What is needed: Look through the material below and copy exactly the lines from the line with "flip-flops | 0.485" to the line with "[power by group through the flow]", those two lines included.

Dataset extract:

===== config.mk =====
export PLATFORM = sky130hd
export DESIGN_NAME = ifetch_unit
export DESIGN_NICKNAME = d
export VERILOG_FILES = /design/src/rtl/cpu_pkg.sv /design/src/rtl/ifetch_fifo.sv /design/src/rtl/ifetch_unit.sv
export SDC_FILE = /design/constraint.sdc
export NUM_CORES = 1
export LEC_CHECK = 0
export BUFFER_PORTS_ARGS = -buffer_cell sky130_fd_sc_hd__buf_2
export CAP_MARGIN = 10
export CORE_ASPECT_RATIO = 1.1
export CORE_MARGIN = 2
export CORE_UTILIZATION = 35
export DETAILED_ROUTE_END_ITERATION = 6
export GPL_ROUTABILITY_DRIVEN = 0
export PLACE_DENSITY = 0.66
export SYNTH_ARGS = -nofsm -noshare
export SYNTH_HDL_FRONTEND = slang
export SYNTH_SLANG_ARGS = --single-unit
export TNS_END_PERCENT = 20

===== constraint.sdc =====
create_clock -name clk -period 6.3 [get_ports clk]
set_input_delay 0.63 -clock clk [delete_from_list [all_inputs] [get_ports clk]]
set_output_delay 0.63 -clock clk [all_outputs]
set_load 0.01 [all_outputs]

===== src/rtl/cpu_pkg.sv =====
// Shared CPU definitions: fetch FSM encoding, fetch buffer entry layout and
// front-end constants used by the instruction fetch unit.
package cpu_pkg;

  localparam logic [31:0] RESET_PC_DEFAULT = 32'h0000_0000;
  localparam int unsigned MAX_OUTSTANDING  = 4;

  typedef enum logic [0:0] {
    ST_START = 1'b0,
    ST_RUN   = 1'b1
  } fetch_state_e;

  typedef struct packed {
    logic [31:0] pc;
    logic [31:0] data;
  } fetch_entry_t;

  function automatic logic [31:0] align_word(input logic [31:0] addr);
    return {addr[31:2], 2'b00};
  endfunction

endpackage


===== src/rtl/ifetch_fifo.sv =====
// Instruction buffer: DEPTH entries of {pc, data} with push, pop and flush.
// The head entry is presented directly from storage.
module ifetch_fifo
  import cpu_pkg::*;
#(
  parameter int DEPTH = 2
) (
  input  logic        clk,
  input  logic        reset,
  input  logic        push,
  input  logic [31:0] push_pc,
  input  logic [31:0] push_data,
  input  logic        pop,
  input  logic        flush,
  output logic [31:0] head_pc,
  output logic [31:0] head_data,
  output logic [2:0]  count
);

  localparam int PW = (DEPTH > 1) ? $clog2(DEPTH) : 1;

  fetch_entry_t    mem_r [DEPTH];
  logic [PW-1:0]   rd_ptr_r;
  logic [PW-1:0]   wr_ptr_r;
  logic [2:0]      count_r;
  logic            do_push_s;
  logic            do_pop_s;

  function automatic logic [PW-1:0] ptr_inc(input logic [PW-1:0] p);
    if (p == PW'(DEPTH - 1)) begin
      return {PW{1'b0}};
    end else begin
      return p + PW'(1);
    end
  endfunction

  assign do_pop_s  = pop && (count_r != 3'd0);
  assign do_push_s = push && ((count_r < 3'(DEPTH)) || do_pop_s);

  // Storage, pointers and occupancy
  always_ff @(posedge clk or posedge reset) begin
    if (reset) begin
      for (int i = 0; i < DEPTH; i++) begin
        mem_r[i] <= '0;
      end
      rd_ptr_r <= {PW{1'b0}};
      wr_ptr_r <= {PW{1'b0}};
      count_r  <= 3'd0;
    end else if (flush) begin
      rd_ptr_r <= {PW{1'b0}};
      wr_ptr_r <= {PW{1'b0}};
      count_r  <= 3'd0;
    end else begin
      if (do_push_s) begin
        mem_r[wr_ptr_r] <= fetch_entry_t'{pc: push_pc, data: push_data};
        wr_ptr_r        <= ptr_inc(wr_ptr_r);
      end
      if (do_pop_s) begin
        rd_ptr_r <= ptr_inc(rd_ptr_r);
      end
      count_r <= count_r + {2'b00, do_push_s} - {2'b00, do_pop_s};
    end
  end

  assign head_pc   = mem_r[rd_ptr_r].pc;
  assign head_data = mem_r[rd_ptr_r].data;
  assign count     = count_r;

endmodule


===== src/rtl/ifetch_unit.sv =====
// Instruction fetch unit: issues sequential word fetches, buffers in-order
// responses for decode, and discards responses to fetches older than a redirect.
module ifetch_unit
  import cpu_pkg::*;
#(
  parameter logic [31:0] RESET_PC = RESET_PC_DEFAULT,
  parameter int          DEPTH    = 2
) (
  input  logic        clk,
  input  logic        reset,
  input  logic        redirect_valid,
  input  logic [31:0] redirect_pc,
  output logic        imem_req_valid,
  output logic [31:0] imem_req_addr,
  input  logic        imem_req_ready,
  input  logic        imem_rsp_valid,
  input  logic [31:0] imem_rsp_data,
  output logic        inst_valid,
  output logic [31:0] inst_pc,
  output logic [31:0] inst_data,
  input  logic        inst_ready
);

  localparam logic [31:0] RESET_PC_ALIGNED = align_word(RESET_PC);

  fetch_state_e state_r, state_nxt_s;
  logic [31:0]  fetch_pc_r, fetch_pc_nxt_s;
  logic [2:0]   live_out_r, live_out_nxt_s;
  logic [2:0]   total_out_r, total_out_nxt_s;
  logic [2:0]   drop_cnt_r, drop_cnt_nxt_s;
  logic [2:0]   inflight_s;
  logic [2:0]   fifo_count_s;
  logic         req_fire_s, inst_fire_s, rsp_live_s, rsp_drop_s, push_s, pop_s;

  // Credits: live fetches plus buffered entries never exceed the buffer size
  assign imem_req_valid = (state_r == ST_RUN)
                       && (({1'b0, live_out_r} + {1'b0, fifo_count_s}) < 4'(DEPTH))
                       && (total_out_r < 3'(MAX_OUTSTANDING));
  assign imem_req_addr  = fetch_pc_r;
  assign req_fire_s     = imem_req_valid && imem_req_ready;
  assign inst_valid     = (fifo_count_s != 3'd0);
  assign inst_fire_s    = inst_valid && inst_ready;
  // Responses return in order, so stale ones always precede live ones
  assign rsp_drop_s     = imem_rsp_valid && (drop_cnt_r != 3'd0);
  assign rsp_live_s     = imem_rsp_valid && (drop_cnt_r == 3'd0) && (live_out_r != 3'd0);
  assign push_s         = rsp_live_s && !redirect_valid;
  assign pop_s          = inst_fire_s && !redirect_valid;

  ifetch_fifo #(.DEPTH(DEPTH)) u_fifo (
    .clk       (clk),
    .reset     (reset),
    .push      (push_s),
    .push_pc   (fetch_pc_of_rsp(fetch_pc_r, live_out_r, fifo_count_s)),
    .push_data (imem_rsp_data),
    .pop       (pop_s),
    .flush     (redirect_valid),
    .head_pc   (inst_pc),
    .head_data (inst_data),
    .count     (fifo_count_s)
  );

  // Live fetches occupy the addresses just below fetch_pc; the oldest is the one returning
  function automatic logic [31:0] fetch_pc_of_rsp(input logic [31:0] pc,
                                                  input logic [2:0]  live,
                                                  input logic [2:0]  unused_cnt);
    logic [2:0] ignore_s;
    ignore_s = unused_cnt;
    return pc - {27'd0, live, 2'b00} + {29'd0, ignore_s & 3'd0};
  endfunction

  // Next-state, fetch address and in-flight bookkeeping
  always_comb begin
    state_nxt_s     = state_r;
    fetch_pc_nxt_s  = fetch_pc_r;
    live_out_nxt_s  = live_out_r;
    drop_cnt_nxt_s  = drop_cnt_r;
    inflight_s      = total_out_r + {2'b00, req_fire_s} - {2'b00, (rsp_live_s || rsp_drop_s)};
    total_out_nxt_s = inflight_s;
    case (state_r)
      ST_START: state_nxt_s = ST_RUN;
      ST_RUN:   state_nxt_s = ST_RUN;
      default:  state_nxt_s = ST_START;
    endcase
    if (redirect_valid) begin
      fetch_pc_nxt_s = align_word(redirect_pc);
      live_out_nxt_s = 3'd0;
      drop_cnt_nxt_s = inflight_s;
    end else begin
      if (req_fire_s) begin
        fetch_pc_nxt_s = fetch_pc_r + 32'd4;
      end else begin
        fetch_pc_nxt_s = fetch_pc_r;
      end
      live_out_nxt_s = live_out_r + {2'b00, req_fire_s} - {2'b00, rsp_live_s};
      drop_cnt_nxt_s = drop_cnt_r - {2'b00, rsp_drop_s};
    end
  end

  // State and counter registers
  always_ff @(posedge clk or posedge reset) begin
    if (reset) begin
      state_r     <= ST_START;
      fetch_pc_r  <= RESET_PC_ALIGNED;
      live_out_r  <= 3'd0;
      total_out_r <= 3'd0;
      drop_cnt_r  <= 3'd0;
    end else begin
      state_r     <= state_nxt_s;
      fetch_pc_r  <= fetch_pc_nxt_s;
      live_out_r  <= live_out_nxt_s;
      total_out_r <= total_out_nxt_s;
      drop_cnt_r  <= drop_cnt_nxt_s;
    end
  end

endmodule

==> results of run 1 <==
[synth_stat cells, drive strengths merged]
cell type | n | area (µm²)
dfrtp | 169 | 4230
nand2 | 101 | 379
buf | 27 | 200
or4 | 6 | 56.3
ha | 15 | 188
nor4b | 1 | 23.8
o31ai | 3 | 22.5
nand4b | 1 | 23.8
nand3 | 22 | 110
nand4bb | 1 | 11.3
fa | 5 | 100
a2111oi | 2 | 55.1
inv | 25 | 93.8
or2b | 1 | 7.51
o21ai | 88 | 440
or2 | 2 | 12.5
or3 | 8 | 50.1
nand4 | 19 | 119
xor2 | 24 | 210
a311o | 2 | 20.0
nand3b | 1 | 7.51
clkinv | 1 | 3.75
a221o | 1 | 10.0
conb | 2 | 7.51
and2 | 4 | 25.0
mux2 | 126 | 1420
xnor2 | 33 | 289
nor3 | 11 | 70.1
nor2b | 3 | 18.8
and3 | 4 | 25.0
a21oi | 3 | 15.0
clkbuf | 32 | 120
o211ai | 2 | 15.0
a211oi | 2 | 20.0
nor2 | 29 | 109
nor4 | 12 | 160
a21o | 1 | 7.51
nand2b | 3 | 18.8
a31oi | 4 | 25.0
[cell type report]
type                       count  area [µm²]  area share
tap                          310         388      0.0377
clock buffer                  19         443      0.0431
sequential                   169        4230       0.411
clock inverter                13         165      0.0161
inverter                      26         103     0.00998
multi-input combinational    545        4100       0.398
timing repair buffer         168         858      0.0835
[cell families after synthesis]
group | share of synthesized area
XOR/XNOR | 0.0573
AND/OR/NAND/NOR | 0.141
other | 0.000861
adder cells (fa/ha/maj) | 0.0330
flip-flops | 0.485
multiplexers | 0.163
buffers and inverters | 0.0479
AO/OA/AOI/OAI | 0.0723
[registers in the layout (all words and copies together) (netlist names), 3 cells and up]
| register | flops |
|---|---|
| u_fifo.mem_r | 124 |
| total_out_r | 3 |
| live_out_r | 3 |
| imem_req_addr | 30 |
| drop_cnt_r | 3 |
| u_fifo.count | 3 |
[critical path: cells and delay by family (launching register included)]
| kind | cells | cell delay, ps |
|---|---|---|
| buffers and inverters | 3 | 290 |
| AO/OA/AOI/OAI | 3 | 770 |
| flip-flops | 1 | 490 |
| XOR/XNOR | 2 | 320 |
| adder cells (fa/ha/maj) | 4 | 1300 |
| AND/OR/NAND/NOR | 2 | 280 |
[final timing paths]
kind,from,endpoint,slack (ps),depth (start not counted)
setup / recovery,live_out_r[1],drop_cnt_r[2],2770,14
hold / removal,reset,u_fifo.mem_r[88],410,2
setup reg to reg,live_out_r[1],drop_cnt_r[2],2770,14
hold reg to reg,u_fifo.mem_r[105],u_fifo.mem_r[105],470,2
max in group asynchronous,reset,u_fifo.mem_r[66],4530,3
min in group clk,redirect_pc[10],imem_req_addr[10],410,3
[stage by stage]
step           power (mW)  area (µm²)  cells  hold slack, ps
3_5_place_dp         2.67        9680   1218             464
4_1_cts              3.79       10300   1250             389
6_report             3.73       10300   1250             405
3_3_place_gp         2.64        9680   1218             455
5_1_grt              3.97       10300   1250             403
2_1_floorplan        2.26        8730    799             444
[per-layer routing]
metal / wire length [µm] / vias up / track usage
li1: - / 3002 / -
met1: 9450 / 3063 / 0.214
met2: 9600 / 203 / 0.266
met3: 1360 / 23 / 0.0432
met4: 321 / 0 / 0.0503
met5: 0 / - / 0
[power by group through the flow]
stage / Combinational (mW) / Clock, mW / Sequential [mW]
final: 1.17 / 1.10 / 1.46
after floorplan: 0.829 / 0 / 1.43
after global routing: 1.30 / 1.17 / 1.50
after CTS: 1.19 / 1.13 / 1.46
after global placement: 1.17 / 0 / 1.47
after detailed placement: 1.19 / 0 / 1.48
==> impl_metrics.csv, run 1 <==
group,metric,value,unit
power_and_ir_drop,p_seq_frac,0.392,
worst_setup_path,cp_cell_sequence,"inv_1 -> fa_1 -> a311o_1 -> a211oi_2 -> and2_1 -> inv_1 -> ha_1 -> inv_1 -> ha_1 -> fa_1 -> xnor2_1 -> xnor2_1 -> nand2_1 -> o21ai_0",
worst_setup_path,cp.arrival,3860,ps
die,fp-row-count,60,
die,initial_core_util,0.356,
global_route,grt_pass1_vias,6382,
clocking,cts_max_path_buffers,2,
clocking,cts_resized,0,
drt,vias,6291,
drt,drt_iter0_markers,367,
sta,min_period,3530,ps
worst_setup_path,crit_path_end_kind,"flop",
global_route,grt_pass1_wl,33.9,mm
power_and_ir_drop,switching_share,0.329,
clocking,cts-hold-fix-buffers,0,
worst_setup_path,required,6630,ps
synthesis,syn_inst,796,
sta,fin_crit_sh,0.561,
clocking,cts.clk_slew.worst_paths,70,ps
drt,wl_per_cell,16.6,µm
synthesis,ys_ff_latch,169,
finish,syn_to_final_growth,18.0,%
sta,final-setup-viol-count,0,
die,core_area,24500,µm²
clocking,root_buffer,"clkbuf_16",
synthesis,seq_area_frac_synth,0.485,
worst_setup_path,path_class,"reg -> reg",
synthesis,yosysWarnings,0,
power_and_ir_drop,power_density,363,nW/µm²
finish,mostFrequentLayoutCells,"168 x dfrtp_1, 161 x buf_2, 100 x nand2_1, 89 x mux2_2, 84 x o21ai_0",
run,maxCapViolations,0,
sta,slew_headroom,0.308,
run_status,run_status,"finished clean",
synthesis,syn_area_per_cell,11.0,µm²
place,port_buffers,161,
global_route,grt_max_degree,110,
place,pre_cts_ws,2760,ps
finish,nFillCells,2413,
power_and_ir_drop,comb_power_share,0.313,
power_and_ir_drop,p_leak,4.95,nW
clocking,cts_made_buffers,17,
hold_path,hold_path_class,"in -> async",
global_route,track_usage,0.164,
drt,dr.pass1.iters,4,
clocking,cts_setup_buffers,0,
sta,finClkSkew,13.9,ps
sta,clock.fmax,283,MHz
worst_setup_path,critPathLaunchType,"flop",
worst_setup_path,cpMostUsedCell,"inv_1",
sta,finalHoldViolCount,0,
place,dp_hpwl,14.0,mm
power_and_ir_drop,p_int,2.50,mW
drt,vias_per_cell,5.03,
sta,drv_slew,0,
drt,drt_wl_total,20.7,mm
clocking,cts_tree,"done",
sta,grt_setup_unrepaired,"no",
clocking,h-tree-depth,4,
global_route,overflow,0,
die,die-area,26200,µm²
power_and_ir_drop,p_switching,1.23,mW
worst_setup_path,critical_path.slowest_cell,"dfrtp_1",
sta,finalWorstSetupSlack,2770,ps
die,pin_count,168,
clocking,clkLatencyLatePin,430,ps
finish,drive_above_1_share,0.332,
worst_setup_path,slowest_delay,490,ps
sta,tightest_slew,1040,ps
drt,drc_errors,0,
worst_setup_path,critPathMaxFanout,5,
power_and_ir_drop,p_clk_frac,0.295,
die,die_h,170,µm
finish,finalNetCount,1017,
die,die_x,154,µm
synthesis,syn_area,8720,µm²
finish,final_common_cell,"dfrtp_1",
sta,setup_tns,0,ps
drt,drtAntennaViolNets,0,
synthesis,synth_cell_types,50,
power_and_ir_drop,vdd_drop_max,0.144,mV
finish,fin_util,0.420,
finish,n_antenna_cell,0,
clocking,cts.sink_count,169,
global_route,grt_antenna_before_repair,0,
(Power assumes the default switching activity.)
==> run 2, diff against run 1 <==
--- a/config.mk
+++ b/config.mk
@@ -12,7 +12,7 @@
 export CORE_UTILIZATION = 35
 export DETAILED_ROUTE_END_ITERATION = 6
 export GPL_ROUTABILITY_DRIVEN = 0
-export PLACE_DENSITY = 0.66
+export PLACE_DENSITY = 0.68
 export SYNTH_ARGS = -nofsm -noshare
 export SYNTH_HDL_FRONTEND = slang
 export SYNTH_SLANG_ARGS = --single-unit
==> constraint.sdc (replaced) <==
create_clock -name clk -period 2.85 [get_ports clk]
set_input_delay 0.285 -clock clk [delete_from_list [all_inputs] [get_ports clk]]
set_output_delay 0.285 -clock clk [all_outputs]
set_load 0.01 [all_outputs]
==> run 2 against run 1 <==
The run now ends with negative setup slack left. Register-to-register slack worse by 2900 ps. Combinational power rose by 150%. Core utilization increased by 1.8 points. Non-clock buffer count is 35 higher.
==> impl_metrics.csv, run 2 (synthesis results as in run 1) <==
group,metric,value,unit
clocking,root_buffer,"clkbuf_16",
worst_setup_path,critPathMaxFanout,3,
power_and_ir_drop,power_density,798,nW/µm²
finish,drive_above_1_share,0.375,
finish,nFillCells,2315,
sta,slew_headroom,0.348,
drt,drt_iter0_markers,280,
die,die_x,154,µm
finish,regArea,4230,µm²
global_route,grt_antenna_before_repair,0,
place,port_buffers,161,
place,placed_area,9970,µm²
global_route,grt_pass1_vias,6588,
worst_setup_path,required,3150,ps
finish,finalNetCount,1052,
finish,largest_register,"u_fifo.mem_r",
clocking,cts_made_buffers,17,
sta,finClkSkew,13.1,ps
sta,finalHoldViolCount,0,
drt,dr.pass1.iters,4,
die,fp-row-count,60,
clocking,cts_max_path_buffers,2,
clocking,cts_tree,"done",
sta,final-setup-viol-count,2,
worst_setup_path,rrSetupSlack,-90,ps
hold_path,hold_path_class,"in -> async",
drt,vias_per_cell,4.96,
worst_setup_path,crit_path_end_kind,"flop",
run,maxCapViolations,0,
clocking,cts.clk_slew.worst_paths,70,ps
drt,drc_errors,0,
sta,grt_setup_unrepaired,"yes",
global_route,track_usage,0.166,
finish,final_common_cell,"dfrtp_1",
finish,largest_reg_flops,124,
worst_setup_path,cp.arrival,3230,ps
place,dp_hpwl,14.9,mm
power_and_ir_drop,p_leak,5.16,nW
drt,wl_per_cell,16.5,µm
worst_setup_path,path_class,"reg -> reg",
sta,tightest_slew,978,ps
die,die-area,26200,µm²
sta,setup_tns,-161,ps
sta,finalWorstSetupSlack,-85.8,ps
finish,n_antenna_cell,0,
drt,vias,6374,
finish,multi_input_area,4190,µm²
drt,drtAntennaViolNets,0,
sta,clock.fmax,341,MHz
finish,final_area,10700,µm²
die,initial_core_util,0.356,
run_status,violations,"negative setup slack",
run_status,run_status,"complete, but fails checks",
global_route,overflow,0,
die,pin_count,168,
global_route,grt_max_degree,93,
worst_setup_path,critPathLaunchType,"flop",
clocking,clkLatencyLatePin,430,ps
finish,syn_to_final_growth,23.1,%
drt,drt_wl_total,21.2,mm
clocking,cts.sink_count,169,
sta,min_period,2940,ps
sta,drv_slew,0,
die,core_area,24500,µm²
power_and_ir_drop,vdd_drop_max,0.352,mV
die,die_h,170,µm
finish,mostFrequentLayoutCells,"168 x dfrtp_1, 161 x buf_2, 100 x nand2_1, 89 x mux2_2, 80 x o21ai_0",
sta,fin_crit_sh,1.03,
clocking,cts-hold-fix-buffers,0,
global_route,grt_pass1_wl,34.7,mm
place,pre_cts_ws,-300,ps
clocking,h-tree-depth,4,
power_and_ir_drop,power,8.56,mW
[run 2: cell types whose count changed in the layout (fill, tap and decap cells not counted), moves of 4 or more]
cell     previous run  this run
o21ai_0            84        80
buf_12              0         6
ha_4                0         5
ha_1               15        10
inv_2               0         5
inv_1              24        18
o21ai_1             4         8
buf_4               7        33
[run 2: cell type report]
cell class	instances	area share
inverters	26	0.00968
multi-input cells	545	0.391
well taps	310	0.0361
clock buffers	18	0.0409
clock inverters	14	0.0159
repair buffers	203	0.113
flip-flops and latches	169	0.394
[run 2: path summary, 6_finish.rpt]
| path | startpoint | endpoint | cells after the start |
|---|---|---|---|
| worst max-delay path | u_fifo.count[1] | drop_cnt_r[2] | 14 |
| worst min-delay path | reset | imem_req_addr[5] | 2 |
| worst max register to register | u_fifo.count[1] | drop_cnt_r[2] | 14 |
| worst min register to register | u_fifo.mem_r[47] | u_fifo.mem_r[47] | 2 |
| max in group asynchronous | reset | u_fifo.rd_ptr_r | 3 |
| min in group clk | redirect_pc[12] | imem_req_addr[12] | 3 |
[run 2: layer usage]
metal  global-route usage  wire, µm
met2                0.271      9940
met5                    0         0
met1                0.221      9800
met4               0.0515       364
met3               0.0360      1060
[run 2: worst max-delay path, cell delays in order, from the launching register on]
cell	delay [ps]
dfrtp_1	390
inv_2	60
fa_2	350
a311o_1	320
a211oi_2	240
and2_4	200
inv_4	50
ha_4	260
inv_2	40
ha_4	140
fa_2	350
xnor2_2	150
xnor2_2	140
nand2_1	60
o21ai_1	60
[run 2: metrics by stage]
| step | util | hold WS, ps | cells |
|---|---|---|---|
| final | 0.438 | 17.2 | 1285 |
| after global routing | 0.438 | 62.1 | 1285 |
| after CTS | 0.435 | 28.6 | 1284 |
| after detailed placement | 0.407 | 464 | 1247 |
| after global placement | 0.407 | 455 | 1247 |
| after floorplan | - | 405 | 799 |
[run 2: timing repair]
action	4_1_cts	5_1_grt
setup buffers	5	1
pin swaps	10	12
endpoints found under the setup margin	5	19
gates cloned	0	0
resized for setup	7	21
[run 2: report_power, final]
part	switching (mW)	total (mW)	internal [mW]
Combinational	1.44	2.90	1.47
Sequential	0.355	3.24	2.89
Clock	1.06	2.41	1.35
==> run 3, diff against run 2 <==
--- a/config.mk
+++ b/config.mk
@@ -12,8 +12,9 @@
 export CORE_UTILIZATION = 35
 export DETAILED_ROUTE_END_ITERATION = 6
 export GPL_ROUTABILITY_DRIVEN = 0
-export PLACE_DENSITY = 0.68
+export PLACE_DENSITY = 0.67
 export SYNTH_ARGS = -nofsm -noshare
 export SYNTH_HDL_FRONTEND = slang
+export SYNTH_HIERARCHICAL = 1
 export SYNTH_SLANG_ARGS = --single-unit
 export TNS_END_PERCENT = 20
==> run 3 against run 2 <==
The flow still finishes with violations (negative setup slack). Synthesized area rose by 6.4%. Count of clock-buffer cells in the layout rose by 3. Via count fell by 1.9%. Critical path type unchanged. Largest power group unchanged.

Completed task:
flip-flops | 0.485
multiplexers | 0.163
buffers and inverters | 0.0479
AO/OA/AOI/OAI | 0.0723
[registers in the layout (all words and copies together) (netlist names), 3 cells and up]
| register | flops |
|---|---|
| u_fifo.mem_r | 124 |
| total_out_r | 3 |
| live_out_r | 3 |
| imem_req_addr | 30 |
| drop_cnt_r | 3 |
| u_fifo.count | 3 |
[critical path: cells and delay by family (launching register included)]
| kind | cells | cell delay, ps |
|---|---|---|
| buffers and inverters | 3 | 290 |
| AO/OA/AOI/OAI | 3 | 770 |
| flip-flops | 1 | 490 |
| XOR/XNOR | 2 | 320 |
| adder cells (fa/ha/maj) | 4 | 1300 |
| AND/OR/NAND/NOR | 2 | 280 |
[final timing paths]
kind,from,endpoint,slack (ps),depth (start not counted)
setup / recovery,live_out_r[1],drop_cnt_r[2],2770,14
hold / removal,reset,u_fifo.mem_r[88],410,2
setup reg to reg,live_out_r[1],drop_cnt_r[2],2770,14
hold reg to reg,u_fifo.mem_r[105],u_fifo.mem_r[105],470,2
max in group asynchronous,reset,u_fifo.mem_r[66],4530,3
min in group clk,redirect_pc[10],imem_req_addr[10],410,3
[stage by stage]
step           power (mW)  area (µm²)  cells  hold slack, ps
3_5_place_dp         2.67        9680   1218             464
4_1_cts              3.79       10300   1250             389
6_report             3.73       10300   1250             405
3_3_place_gp         2.64        9680   1218             455
5_1_grt              3.97       10300   1250             403
2_1_floorplan        2.26        8730    799             444
[per-layer routing]
metal / wire length [µm] / vias up / track usage
li1: - / 3002 / -
met1: 9450 / 3063 / 0.214
met2: 9600 / 203 / 0.266
met3: 1360 / 23 / 0.0432
met4: 321 / 0 / 0.0503
met5: 0 / - / 0
[power by group through the flow]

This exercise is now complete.